Diese Menschen gehören in den landeskirchlichen Kirchengemeinden oft zu den treuesten Gottesdienstbesuchern und -besucherinnen und halten oft zusätzlich zu den sonntäglichen landeskirchlichen Gottesdiensten ihre eigenen Versammlungen ab. Die Frömmigkeit, von der sie geprägt sind, ist pietistisch, wie wir sie ähnlich aus den landeskirchlichen Gemeinschaften kennen. Es gibt bis zu 350 lutherische Brüdergemeinden in Deutschland, von denen sich etwa 150 der „Kirchlichen Gemeinschaft der Evangelisch-Lutherischen Deutschen aus Russland“ mit Sitz in Bad Sooden-Allendorf angeschlossen haben.
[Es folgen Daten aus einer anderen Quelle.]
==> config.mk <==
export PLATFORM = sky130hd
export DESIGN_NAME = rt_bypass_fsm
export DESIGN_NICKNAME = d
export VERILOG_FILES = /design/src/verilog/rt_bypass_fsm.sv
export SDC_FILE = /design/constraint.sdc
export NUM_CORES = 1
export LEC_CHECK = 0
export ABC_AREA = 1
export BUFFER_PORTS_ARGS = -buffer_cell sky130_fd_sc_hd__buf_2
export CAP_MARGIN = 20
export CORE_AREA = 2 2 39 41
export DETAILED_ROUTE_END_ITERATION = 10
export DIE_AREA = 0 0 41 43
export PLACE_DENSITY = 0.37
export SYNTH_ARGS = -nofsm -noshare
export SYNTH_HDL_FRONTEND = slang
export SYNTH_SLANG_ARGS = --single-unit
export TNS_END_PERCENT = 5
==> constraint.sdc <==
create_clock -name clk_i -period 3 [get_ports clk_i]
set_input_delay 0.45 -clock clk_i [delete_from_list [all_inputs] [get_ports clk_i]]
set_output_delay 0.45 -clock clk_i [all_outputs]
set_load 0.05 [all_outputs]
==> src/verilog/rt_bypass_fsm.sv <==
`timescale 1ns/10ps
`default_nettype none

module rt_bypass_fsm (
  input  wire logic clk_i,
  input  wire logic rst_n_i,
  input  wire logic rt_enable_i,
  input  wire logic isolated_i,
  output logic      isolate_o,
  output logic      bypassed_o
);

  typedef enum logic [1:0] {
    IDLE,
    ISOLATE,
    SWITCH,
    DEISOLATE
  } rt_state_e;

  rt_state_e state_q, state_d;
  logic      bypassed_q, bypassed_d;

  always_comb begin
    state_d    = state_q;
    bypassed_d = bypassed_q;
    isolate_o  = 1'b0;
    unique case (state_q)
      IDLE: begin
        // requested mode differs from current one
        if (rt_enable_i == bypassed_q) begin
          state_d = ISOLATE;
        end
      end
      ISOLATE: begin
        isolate_o = 1'b1;
        if (isolated_i) begin
          state_d = SWITCH;
        end
      end
      SWITCH: begin
        isolate_o  = 1'b1;
        bypassed_d = ~bypassed_q;
        state_d    = DEISOLATE;
      end
      DEISOLATE: begin
        if (!isolated_i) begin
          state_d = IDLE;
        end
      end
      default: state_d = IDLE;
    endcase
  end

  always_ff @(posedge clk_i) begin
    if (!rst_n_i) begin
      state_q    <= IDLE;
      bypassed_q <= 1'b1;
    end else begin
      state_q    <= state_d;
      bypassed_q <= bypassed_d;
    end
  end

  assign bypassed_o = bypassed_q;

endmodule

`default_nettype wire

==> results of run 1 <==
## cell families after synthesis
family,after synthesis
simple gates,14
buf+inv,8
fa+ha+maj,5
flops,3
compound gates,2
xor+xnor,1
## flip-flops by register name (all words and copies together), names as in the netlist
| signal | cells |
|---|---|
| state_q | 2 |
| bypassed_o | 1 |
## layer usage
layer,track usage (%),routed length (um)
met1,5.13,159
met2,10.6,190
met3,6.28,29
met4,6.00,0
met5,0,0
## stage by stage
step | hold slack (ns) | utilization [%]
global route | 0.417 | 22.3
CTS | 0.418 | 22.3
global placement | 0.543 | 20.4
detailed placement | 0.529 | 20.4
finish | 0.422 | 22.3
floorplan | 0.502 | -
## report_power, final
| part | switching [uW] | internal, uW | leakage [uW] |
|---|---|---|---|
| Combinational | 137 | 65.7 | 0.000130 |
| Clock | 19.2 | 49.7 | 0.0000150 |
| Sequential | 20.1 | 58.7 | 0.0000249 |
| Total | 176 | 174 | 0.000169 |
## cells in the mapped netlist (all sizes together)
library cell / count
ha: 5
dfxtp: 3
nand3: 3
nor2: 3
inv: 8
a21oi: 2
nand2: 8
xnor2: 1
## worst paths after layout
kind                              to  slack, ns  cells past startpoint
max                        isolate_o       1.29                      3
min          bypassed_o$_SDFFE_PN1N_       0.42                      2
max reg2reg  state_q[1]$_SDFFE_PN0P_       1.90                      6
min reg2reg  state_q[1]$_SDFFE_PN0P_       0.53                      2
## final cells by class
class,count,share of cell area (%)
timing repair buffer,5,8.10
sequential,3,19.4
multi-input combinational,22,47.8
tap,16,6.48
inverter,8,9.72
clock buffer,4,8.50
==> results.yml, run 1 <==
worst_setup_path:
  path_class: "flop to primary output"
  cpPeakStageDelay_ns: 0.38
  crit_slowest_cell: "dfxtp_1"
  path_cells: "inv_1 > ha_1 > buf_2"
  cp.required_ns: 2.55
  critPathLaunchType: "flop"
  crit_family: "flip-flops"
  cp.buffers_inverters: 2
  crit_fanout: 4
  startpoint: "state_q[0]$_SDFFE_PN0P_"
  cp.arrival_ns: 1.26
  r2r-start: "state_q[0]$_SDFFE_PN0P_"
  crit_path_end_kind: "primary output"
logic_synthesis:
  synth_area_leaders: "ha_1 (26%), dfxtp_1 (25%), inv_1 (11%), nand2_1 (9.5%), nand2_2 (5.3%)"
  synth_nets: 42
  synth_top_area_share_pct: 26.3
  synth-simple-area-share_pct: 27.9
  yosysWarnings: 0
  synthesis.area_sq_um: 238
  ys_seq_area_share_pct: 25.3
  ys_types: 11
  syn_area_per_cell_sq_um: 7.20
  syn_inst: 33
  synth_compound_area_share_pct: 4.21
  yosys-mux-area-fraction_pct: 0
  synth_fa_ha_area_share_pct: 26.3
  synth_xor_area_share_pct: 3.68
  yosys.area.top_type: "ha_1"
  ys_ff_latch: 3
  synth_top_family_by_area: "simple AND/OR/NAND/NOR gates"
place:
  placed_area_sq_um: 283
  placedCellCount: 54
  dp_slack_ns: 1.53
  hpwl_um: 331
  portBuffers: 5
  gp_congestion: 0.603
power_and_ir_drop:
  p_leak_uw: 0.000169
  powerDensity_mw_per_mm2: 1130
  total_power_uw: 350
  ir_worst_vdd_mv: 0.251
sta:
  clock.fmax_mhz: 586
  setup_viol: 0
  hold_violations: 0
  rsz0062_at_grt: "no"
  layout_min_cycle_time_ns: 1.71
  relSlewSlack_pct: 83.6
  slew_viol_final: 0
  setup_tns_ns: 0
  worstMarginPinSlew_ns: 0.248
  fin_worst_skew_ns: 0.000568
  setup_ws_ns: 1.29
  finalCritPeriodShare_pct: 56.8
cells_and_area:
  drive_above_1_share_pct: 28.6
  final_common_cell: "inv_1"
  num-nets-final: 52
  fin_cells: 58
  regArea_sq_um: 60.1
  syn_to_final_growth_pct: 30.0
  multiInputGateArea_sq_um: 148
  final_cell_mix: "inv_1 (7), nand2_1 (6), ha_1 (5), buf_2 (5)"
  antenna_cells: 0
  fillerInstances: 174
  fin_area_sq_um: 309
cts:
  cts_hold_buf: 0
  cts_buffers: 3
  htreeDepth: 1
  cts_setup_buffers: 0
  clk_pin_slew_ns: 0.03
  cts_tree: "done"
  cts.sink_count: 3
  root_buffer: "clkbuf_4"
  cts_buffer_depth: 2
  clock_latency_ns: 0.23
  cts_resized: 0
worst_hold_path:
  hp-class: "input pin to flop"
  hold_path_startpoint: "rst_n_i"
detailed_routing:
  drt_wl_total_um: 379
  drt-initial-drc-count: 0
  viasPerCell: 3.50
  num_vias: 203
  drtAntennaViolNets: 0
  drc: 0
  wl_per_cell_um: 6.53
  drtPass1Iterations: 1
grt:
  grt_pass1_vias: 223
  grt_pass1_wl_um: 765
  grt_overflow: 0
  grtUsageTotal_pct: 7.12
  grt_max_degree: 5
  antenna_found_initial: 0
die:
  start_util_pct: 17.2
  die_h_um: 43
  rows: 14
  ioPinCount: 6
  coreArea_sq_mm: 0.00138
  dieArea_sq_mm: 0.00176
  die_w_um: 41
run_status:
  outcome: "finished clean"
flow_run:
  drv_cap: 0
Power figures use the tool's default switching activity.
==> inputs of run 2 (changes only) <==
--- a/config.mk
+++ b/config.mk
@@ -5,13 +5,13 @@
 export SDC_FILE = /design/constraint.sdc
 export NUM_CORES = 1
 export LEC_CHECK = 0
-export ABC_AREA = 1
+export ABC_AREA = 0
 export BUFFER_PORTS_ARGS = -buffer_cell sky130_fd_sc_hd__buf_2
 export CAP_MARGIN = 20
 export CORE_AREA = 2 2 39 41
 export DETAILED_ROUTE_END_ITERATION = 10
 export DIE_AREA = 0 0 41 43
-export PLACE_DENSITY = 0.37
+export PLACE_DENSITY = 0.35
 export SYNTH_ARGS = -nofsm -noshare
 export SYNTH_HDL_FRONTEND = slang
 export SYNTH_SLANG_ARGS = --single-unit
==> constraint.sdc (replaced) <==
create_clock -name clk_i -period 1.68 [get_ports clk_i]
set_input_delay 0.252 -clock clk_i [delete_from_list [all_inputs] [get_ports clk_i]]
set_output_delay 0.252 -clock clk_i [all_outputs]
set_load 0.05 [all_outputs]
==> run 2 against run 1 <==
Compared with the run above:
- synthesized area shrank 12%
- die area unchanged
- utilization decreased by 2.0 points
- design area shrank 8.9%
- first-iteration DRC count unchanged
- largest cell class unchanged
- highest routed layer unchanged
==> results.yml, run 2 <==
detailed_routing:
  drc: 0
  num_vias: 162
  drt_wl_total_um: 343
  viasPerCell: 3.60
  drtPass1Iterations: 1
  drt-initial-drc-count: 0
  drtAntennaViolNets: 0
  wl_per_cell_um: 7.62
cells_and_area:
  final_cell_mix: "ha_1 (5), buf_2 (5), nand2_1 (3), dfxtp_1 (3), clkbuf_4 (3)"
  syn_to_final_growth_pct: 33.9
  multiInputGateArea_sq_um: 143
  antenna_cells: 0
  fillerInstances: 162
  largest_register_ffs: 2
  regMostFlops: "state_q"
  regArea_sq_um: 60.1
  fin_cells: 45
  num-nets-final: 39
  drive_above_1_share_pct: 31.0
sta:
  clock.fmax_mhz: 658
  slew_viol_final: 0
  fin_worst_skew_ns: 0.000970
  hold_violations: 0
  rsz0062_at_grt: "no"
  relSlewSlack_pct: 83.6
  layout_min_cycle_time_ns: 1.52
  worstMarginPinSlew_ns: 0.248
  setup_ws_ns: 0.160
  finalCritPeriodShare_pct: 90.5
  setup_viol: 0
  setup_tns_ns: 0
logic_synthesis:
  synth_top_area_share_pct: 29.8
  synth_nets: 29
  synthesis.area_sq_um: 210
  yosys.area.top_type: "ha_1"
  syn_inst: 20
  netlist_top_cells_count: "ha_1 (5), dfxtp_1 (3), nand2_1 (3)"
  yosysWarnings: 0
  ys_ff_latch: 3
  synth_area_leaders: "ha_1 (30%), dfxtp_1 (29%), mux2_4 (7.1%), a2111o_1 (5.4%), nand2_1 (5.4%)"
  ys_async_sr_fraction_pct: 0
  yosysMostFrequentCell: "ha_1"
  syn_area_per_cell_sq_um: 10.5
  ys_types: 11
  ys_seq_area_share_pct: 28.6
  synth_edf_count: 0
  synth_ff_type: "dfxtp_1"
grt:
  grt_pass1_vias: 143
  antenna_found_initial: 0
  grt_max_degree: 5
  grt_pass1_wl_um: 531
  grtUsageTotal_pct: 5.31
  grt_overflow: 0
cts:
  clk_pin_slew_ns: 0.03
  cts_buffer_depth: 2
  cts_setup_buffers: 0
  cts_buffers: 3
  cts.sink_count: 3
  clock_latency_ns: 0.23
  cts_tree: "done"
  root_buffer: "clkbuf_4"
  cts_hold_buf: 0
  htreeDepth: 1
  cts_resized: 0
worst_hold_path:
  hp-class: "input pin to flop"
  min_path_cells: 2
worst_setup_path:
  cp.required_ns: 1.43
  r2r-start: "state_q[1]$_SDFFE_PN0P_"
  cp.arrival_ns: 1.27
  path_class: "flop to primary output"
  rr_worst_depth: 5
  startpoint: "state_q[0]$_SDFFE_PN0P_"
  crit_path_end_kind: "primary output"
  crit_fanout: 4
  reg2reg_to: "state_q[0]$_SDFFE_PN0P_"
  r2r_setup_slack_ns: 0.16
  critPathLaunchType: "flop"
  crit_end: "isolate_o"
die:
  dieArea_sq_mm: 0.00176
  coreArea_sq_mm: 0.00138
  die_w_um: 41
  ioPinCount: 6
  die_h_um: 43
  rows: 14
  start_util_pct: 15.2
flow_run:
  drv_cap: 0
run_status:
  outcome: "finished clean"
place:
  gp_congestion: 0.686
  dp_slack_ns: 0.153
  placedCellCount: 41
  portBuffers: 5
  hpwl_um: 286
## run 2: cell count changes in the layout (fill, tap and decap cells not counted), moves of 2 or more
cell	delta
inv_1	-5
nand2_1	-3
nand2_2	-2
nand3_1	-2
nor2_1	-3
## run 2: how the worst min path moves through the flow
stage	start	to
after CTS	rst_n_i	bypassed_o$_SDFFE_PN1N_
after global routing	rst_n_i	bypassed_o$_SDFFE_PN1N_
after global placement	rst_n_i	bypassed_o$_SDFFE_PN1N_
after floorplan	rst_n_i	bypassed_o$_SDFFE_PN1N_
final	rst_n_i	bypassed_o$_SDFFE_PN1N_
after detailed placement	rst_n_i	bypassed_o$_SDFFE_PN1N_
## run 2: cells by family after synthesis
family,synth area share (%)
buffers and inverters,3.57
AOI/OAI and AO/OA,12.5
adders and majority gates,29.8
DFF,28.6
muxes,11.9
xor gates and xnor gates,8.33
and+or+nand+nor,5.36
## run 2: area by class of cell
type / instances / area share (%)
clock buffers: 4 / 9.33
repair buffers: 5 / 8.89
multi-input cells: 15 / 50.7
flip-flops and latches: 3 / 21.3
well taps: 16 / 7.11
inverters: 2 / 2.67
## run 2: worst max-delay path, stage by stage, from the launching register on
cell and delay (ns):
dfxtp_1 0.37, inv_1 0.10, ha_1 0.31, buf_2 0.26
## run 2: metrics by stage
step,utilization (%),hold WS [ns],instance area [sq um]
6_report,20.3,0.225,282
3_5_place_dp,18.4,0.460,255
3_3_place_gp,18.4,0.457,255
5_1_grt,20.3,0.233,282
4_1_cts,20.3,0.218,282
2_1_floorplan,-,0.314,210
## run 2: per-layer routing
metal	vias to the layer above	wire length, um	GRT usage, %
met4	0	0	10.0
li1	87	-	-
met3	0	24	1.57
met2	4	155	5.31
met5	-	0	0
met1	71	162	5.73
Power of run 2 is left out: the tool's default activity adds up to more than one toggle a clock period on the data nets, which glitch-free logic cannot reach.
==> inputs of run 3 (changes only) <==
--- a/config.mk
+++ b/config.mk
@@ -8,10 +8,12 @@
 export ABC_AREA = 0
 export BUFFER_PORTS_ARGS = -buffer_cell sky130_fd_sc_hd__buf_2
 export CAP_MARGIN = 20
+export CELL_PAD_IN_SITES_DETAIL_PLACEMENT = 1
+export CELL_PAD_IN_SITES_GLOBAL_PLACEMENT = 1
 export CORE_AREA = 2 2 39 41
 export DETAILED_ROUTE_END_ITERATION = 10
 export DIE_AREA = 0 0 41 43
-export PLACE_DENSITY = 0.35
+export PLACE_DENSITY = 0.42
 export SYNTH_ARGS = -nofsm -noshare
 export SYNTH_HDL_FRONTEND = slang
 export SYNTH_SLANG_ARGS = --single-unit
==> run 3 against run 2 <==
Compared with the run above:
- sequential share of layout area is the same
- die area is the same
- highest routed layer unchanged
- routed wire length grew 20%
- critical endpoint is now state_q[0]$_SDFFE_PN0P_
- register-to-register slack lost 0.02 ns
- clock-buffer cell count is the same
- first-iteration DRC count is the same
- critical path type is now flop to flop
- global-route usage grew 2.1 points
==> results.yml, run 3 (synthesis results as in run 2) <==
sta:
  relSlewSlack_pct: 83.6
  setup_viol: 0
  hold_violations: 0
  setup_tns_ns: 0
  slew_viol_final: 0
  worstMarginPinSlew_ns: 0.245
  clock.fmax_mhz: 650
  layout_min_cycle_time_ns: 1.54
  fin_worst_skew_ns: 0.00448
  rsz0062_at_grt: "no"
  finalCritPeriodShare_pct: 91.6
cells_and_area:
  antenna_cells: 0
  syn_to_final_growth_pct: 33.9
  regArea_sq_um: 60.1
  regMostFlops: "state_q"
  drive_above_1_share_pct: 31.0
  num-nets-final: 39
  multiInputGateArea_sq_um: 143
  final_cell_mix: "ha_1 (5), buf_2 (5), nand2_1 (3), dfxtp_1 (3), clkbuf_4 (3)"
  fillerInstances: 161
  post-route-util_pct: 20.3
  largest_register_ffs: 2
grt:
  grt_overflow: 0
  antenna_found_initial: 0
  grt_max_degree: 5
  grt_pass1_vias: 187
  grtUsageTotal_pct: 7.42
  grt_pass1_wl_um: 786
cts:
  cts_resized: 0
  htreeDepth: 1
  cts_tree: "done"
  cts.sink_count: 3
  cts_hold_buf: 0
  root_buffer: "clkbuf_4"
  cts_buffers: 3
  cts_setup_buffers: 0
  cts_buffer_depth: 2
  clk_pin_slew_ns: 0.04
  clock_latency_ns: 0.23
die:
  start_util_pct: 15.2
  dieArea_sq_mm: 0.00176
  die_h_um: 43
  coreArea_sq_mm: 0.00138
  ioPinCount: 6
  rows: 14
  die_w_um: 41
detailed_routing:
  drt_wl_total_um: 413
  drtPass1Iterations: 1
  wl_per_cell_um: 9.18
  drtAntennaViolNets: 0
  drt-initial-drc-count: 0
  num_vias: 163
  drc: 0
  viasPerCell: 3.62
flow_run:
  drv_cap: 0
place:
  gp_congestion: 0.682
  hpwl_um: 350
  portBuffers: 5
worst_setup_path:
  critPathLaunchType: "flop"
  path_class: "flop to flop"
  crit_fanout: 4
  cp.required_ns: 1.80
  crit_path_end_kind: "flop"
  cp.arrival_ns: 1.66
power_and_ir_drop:
  p_leak_uw: 0.000138
  ir_worst_vdd_mv: 0.654
  powerDensity_mw_per_mm2: 2190
worst_hold_path:
  hp-class: "input pin to flop"
run_status:
  outcome: "finished clean"
run 3: cell counts in the layout (fill, tap and decap cells not counted):
No cell type changed its count.
run 3: path summary, 6_finish.rpt:
check / from / to / slack, ns / depth (start not counted)
max: state_q[1]$_SDFFE_PN0P_ / state_q[0]$_SDFFE_PN0P_ / 0.14 / 5
min: rst_n_i / bypassed_o$_SDFFE_PN1N_ / 0.22 / 2
max reg2reg: state_q[1]$_SDFFE_PN0P_ / state_q[0]$_SDFFE_PN0P_ / 0.14 / 5
min reg2reg: state_q[1]$_SDFFE_PN0P_ / state_q[1]$_SDFFE_PN0P_ / 0.50 / 2
run 3: through the flow:
step           cells  power (uW)  hold WS, ns  cell area (sq um)  setup WS [ns]
2_1_floorplan     20         426        0.314                210          0.230
3_3_place_gp      41         489        0.456                255          0.149
3_5_place_dp      41         500        0.460                255          0.137
4_1_cts           45         636        0.211                282          0.125
5_1_grt           45         680        0.231                282         0.0407
6_report          45         617        0.218                282          0.140
run 3: routing by layer:
layer	track usage [%]	wire, um	vias to the layer above	part of all wire [%]
met5	0	0	-	0
met4	10.0	0	0	0
met3	3.14	18	0	4.4
met2	9.06	214	3	52
met1	7.69	180	76	44
li1	-	-	84	-
run 3: where the power goes:
part / leakage [uW] / internal (uW) / switching, uW / total, uW
clock network: 0.0000150 / 89.0 / 37.4 / 126
registers: 0.0000248 / 104 / 30.4 / 135
logic: 0.0000983 / 129 / 227 / 356
total: 0.000138 / 322 / 295 / 617
run 3: critical path: stages, from the launching register on:
cell and delay, ns:
dfxtp_1 0.36, inv_1 0.09, ha_1 0.19, mux2_4 0.27
a2111o_1 0.38, o211a_1 0.12
run 3: area by class of cell:
cell class | count | area share (%)
clock buffer | 4 | 9.33
inverter | 2 | 2.67
multi-input combinational | 15 | 50.7
sequential | 3 | 21.3
tap | 16 | 7.11
timing repair buffer | 5 | 8.89
===== config.mk =====
export PLATFORM = sky130hd
export DESIGN_NAME = pe_column
export DESIGN_NICKNAME = d
export VERILOG_FILES = /design/src/pe_array_pkg.sv /design/src/pe_column.sv
export VERILOG_INCLUDE_DIRS = /design/src
export SDC_FILE = /design/constraint.sdc
export NUM_CORES = 2
export LEC_CHECK = 0
export BUFFER_PORTS_ARGS = -buffer_cell sky130_fd_sc_hd__clkbuf_2
export CELL_PAD_IN_SITES_DETAIL_PLACEMENT = 1
export CELL_PAD_IN_SITES_GLOBAL_PLACEMENT = 2
export CORE_MARGIN = 5
export CORE_UTILIZATION = 30
export DETAILED_ROUTE_END_ITERATION = 8
export HOLD_SLACK_MARGIN = 0.08
export PLACE_DENSITY_LB_ADDON = 0.3
export SYNTH_ARGS = -nofsm -noshare
export SYNTH_HDL_FRONTEND = slang
export SYNTH_SLANG_ARGS = --single-unit

===== constraint.sdc =====
create_clock -name clk -period 96.3 [get_ports clk]
set_clock_uncertainty 0.05 [all_clocks]
set_input_delay 4.815 -clock clk [delete_from_list [all_inputs] [get_ports clk]]
set_output_delay 4.815 -clock clk [all_outputs]
set_load 0.02 [all_outputs]

===== src/pe_array_defines.svh =====
`ifndef PE_ARRAY_DEFINES_SVH
`define PE_ARRAY_DEFINES_SVH

// width of a phit on the stream and of every register-file word
`define PHIT_W 32

// number of processing-element columns, each one pipeline stage deep
`define NUM_COL 4

// configuration entries held by the table inside each column
`define CFG_DEPTH 8

// words held by the register file inside each column
`define RF_DEPTH 8

// address width shared by the configuration tables and the register files
// both depths above must fit in this many bits
`define ADDR_W 3

// width of the immediate field in a configuration entry
// the column sign-extends it to the phit width before use
`define IMM_W 16

`endif


===== src/pe_array_pkg.sv =====
`include "pe_array_defines.svh"

package pe_array_pkg;

    // entry counts need one bit more than an address so a full table fits
    localparam int cnt_w = `ADDR_W + 1;

    // ALU opcode, mul keeps only the low half of the product
    typedef enum logic [1:0] {
        add    = 2'd0,
        sub    = 2'd1,
        mul    = 2'd2,
        pass_a = 2'd3
    } alu_op_e;

    // source of an ALU operand
    // sel_itr takes the iteration index that travels with the phit
    typedef enum logic [1:0] {
        sel_stream = 2'd0,
        sel_imm    = 2'd1,
        sel_rf     = 2'd2,
        sel_itr    = 2'd3
    } opnd_sel_e;

    // one configuration table entry, taken from the low bits of a control word
    // the first field declared sits at the top of the packed word
    typedef struct packed {
        logic                valid;
        alu_op_e             op;
        opnd_sel_e           sel_a;
        opnd_sel_e           sel_b;
        logic [`ADDR_W-1:0]  rf_wr_addr;
        logic [`ADDR_W-1:0]  rf_rd_addr;
        logic                rf_wr_en;
        logic [`IMM_W-1:0]   imm;
    } cfg_entry_t;

    // phit in flight between pipeline stages
    // the iteration index rides along so every column picks its entry locally
    typedef struct packed {
        logic                valid;
        logic [`PHIT_W-1:0]  itr;
        logic [`PHIT_W-1:0]  data;
    } phit_t;

    // data word at the output of every column, index 0 is the first column
    typedef logic [`NUM_COL-1:0][`PHIT_W-1:0] tap_array_t;

endpackage
==> src/pe_array_defines.svh <==
`ifndef PE_ARRAY_DEFINES_SVH
`define PE_ARRAY_DEFINES_SVH

// width of a phit on the stream and of every register-file word
`define PHIT_W 32

// number of processing-element columns, each one pipeline stage deep
`define NUM_COL 4

// configuration entries held by the table inside each column
`define CFG_DEPTH 8

// words held by the register file inside each column
`define RF_DEPTH 8

// address width shared by the configuration tables and the register files
// both depths above must fit in this many bits
`define ADDR_W 3

// width of the immediate field in a configuration entry
// the column sign-extends it to the phit width before use
`define IMM_W 16

`endif

==> src/pe_array_pkg.sv <==
`include "pe_array_defines.svh"

package pe_array_pkg;

    // entry counts need one bit more than an address so a full table fits
    localparam int cnt_w = `ADDR_W + 1;

    // ALU opcode, mul keeps only the low half of the product
    typedef enum logic [1:0] {
        add    = 2'd0,
        sub    = 2'd1,
        mul    = 2'd2,
        pass_a = 2'd3
    } alu_op_e;

    // source of an ALU operand
    // sel_itr takes the iteration index that travels with the phit
    typedef enum logic [1:0] {
        sel_stream = 2'd0,
        sel_imm    = 2'd1,
        sel_rf     = 2'd2,
        sel_itr    = 2'd3
    } opnd_sel_e;

    // one configuration table entry, taken from the low bits of a control word
    // the first field declared sits at the top of the packed word
    typedef struct packed {
        logic                valid;
        alu_op_e             op;
        opnd_sel_e           sel_a;
        opnd_sel_e           sel_b;
        logic [`ADDR_W-1:0]  rf_wr_addr;
        logic [`ADDR_W-1:0]  rf_rd_addr;
        logic                rf_wr_en;
        logic [`IMM_W-1:0]   imm;
    } cfg_entry_t;

    // phit in flight between pipeline stages
    // the iteration index rides along so every column picks its entry locally
    typedef struct packed {
        logic                valid;
        logic [`PHIT_W-1:0]  itr;
        logic [`PHIT_W-1:0]  data;
    } phit_t;

    // data word at the output of every column, index 0 is the first column
    typedef logic [`NUM_COL-1:0][`PHIT_W-1:0] tap_array_t;

endpackage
Russlanddeutsche feiern Ostergottesdienst
Der Glaube gibt ihnen Kraft: Russlanddeutsche feiern Ostergottesdienst

Russlanddeutsche Glaubenssucher*innen

Ein sehr großer Teil der Deutschen aus der ehemaligen Sowjetunion ist als Kind von einer – ihnen oft unbekannten – Person getauft worden und von ihren Großeltern auch christlich erzogen (Geschichten aus der Bibel wurden erzählt und Kinderlieder mit christlichen Texten gesungen). Dann aber ist dieser Faden durch die sowjetische Erziehung, Religionsverbote und Verunglimpfung des christlichen Glaubens abgerissen, so dass sie sich kaum noch daran erinnern können. Manche sind sich auch ihrer Taufe nicht sicher. Nun würden sie vielleicht gern wieder in Kontakt zur Kirche treten, fühlen sich aber in den Gottesdiensten, Bibelkursen und anderen kirchlichen Veranstaltungen oft nicht willkommen geheißen und unsicher.

Eine besondere Gruppe bildeten einige Jahre lang diejenigen Deutschen aus Russland in unserer Kirche, die bei uns Arbeit fanden als Küster*innen, Hausmeister'innen oder Kirchenmusikschaffende. Allerdings wanderten viele von ihnen in andere Berufe ab oder wurden bei Stellenkürzungen einfach aussortiert. Kirchenmusiker*innen gingen dann z.B. an Musikschulen. Sehr unterschiedlich bis nur selten wurde die christliche Grundorientierung der Institution prägend für die Lebensgestaltung.

Zu den regelmäßigen Gottesdienstbesucher*innen zählt die Gruppe der Glaubenssucher*innen nicht, wohl aber zu den regelmäßigen Nutzer*innen von Kasualien. Wie weit diese Menschen ihre Glaubenssehnsucht an ihre Kinder weitergeben, ist sehr unterschiedlich und reicht etwa von der Zustimmung zur Konfirmation bis hin zu aktiver Suche nach christlichen kindgerechten Angeboten sowohl in der Landeskirche als auch in Freikirchen. Oftmals entwickelt sich jedoch keine feste Bindung an eine Gemeinde und Gottesdienstform.

Keine feste Bindung

Wie weit diese Menschen ihre Glaubenssehnsucht an ihre Kinder weitergeben, ist sehr unterschiedlich und reicht etwa von der Zustimmung zur Konfirmation bis hin zu aktiver Suche nach christlichen kindgerechten Angeboten sowohl in der Landeskirche als auch in Freikirchen. Oftmals entwickelt sich jedoch keine feste Bindung an eine Gemeinde und Gottesdienstform. In den Gemeinden hier anzuknüpfen und diese Menschen zu einer kirchlichen Bindung und Auseinandersetzung mit den Inhalten ihres Glaubens zu begeistern, ist eine große und lohnende Aufgabe, die viele Migrations-Lebenswege durch einen sicheren Ort und geistige Verwurzelung festigen könnte.

Gottesdienste für die Neuangekommenen

Die Aussiedlerseelsorge in der EKD und in den Gliedkirchen ist in den letzten 40 Jahren auf diesem Gebiet aktiv und hat zahlreiche Formen und Gottesdienstangebote teilweise langjährig erprobt. Gottesdienste, die sich auf den Gedenktag der Deportation der Wolga- und Schwarzmeerdeutschen beziehen, haben dabei eine herausgehobene Bedeutung.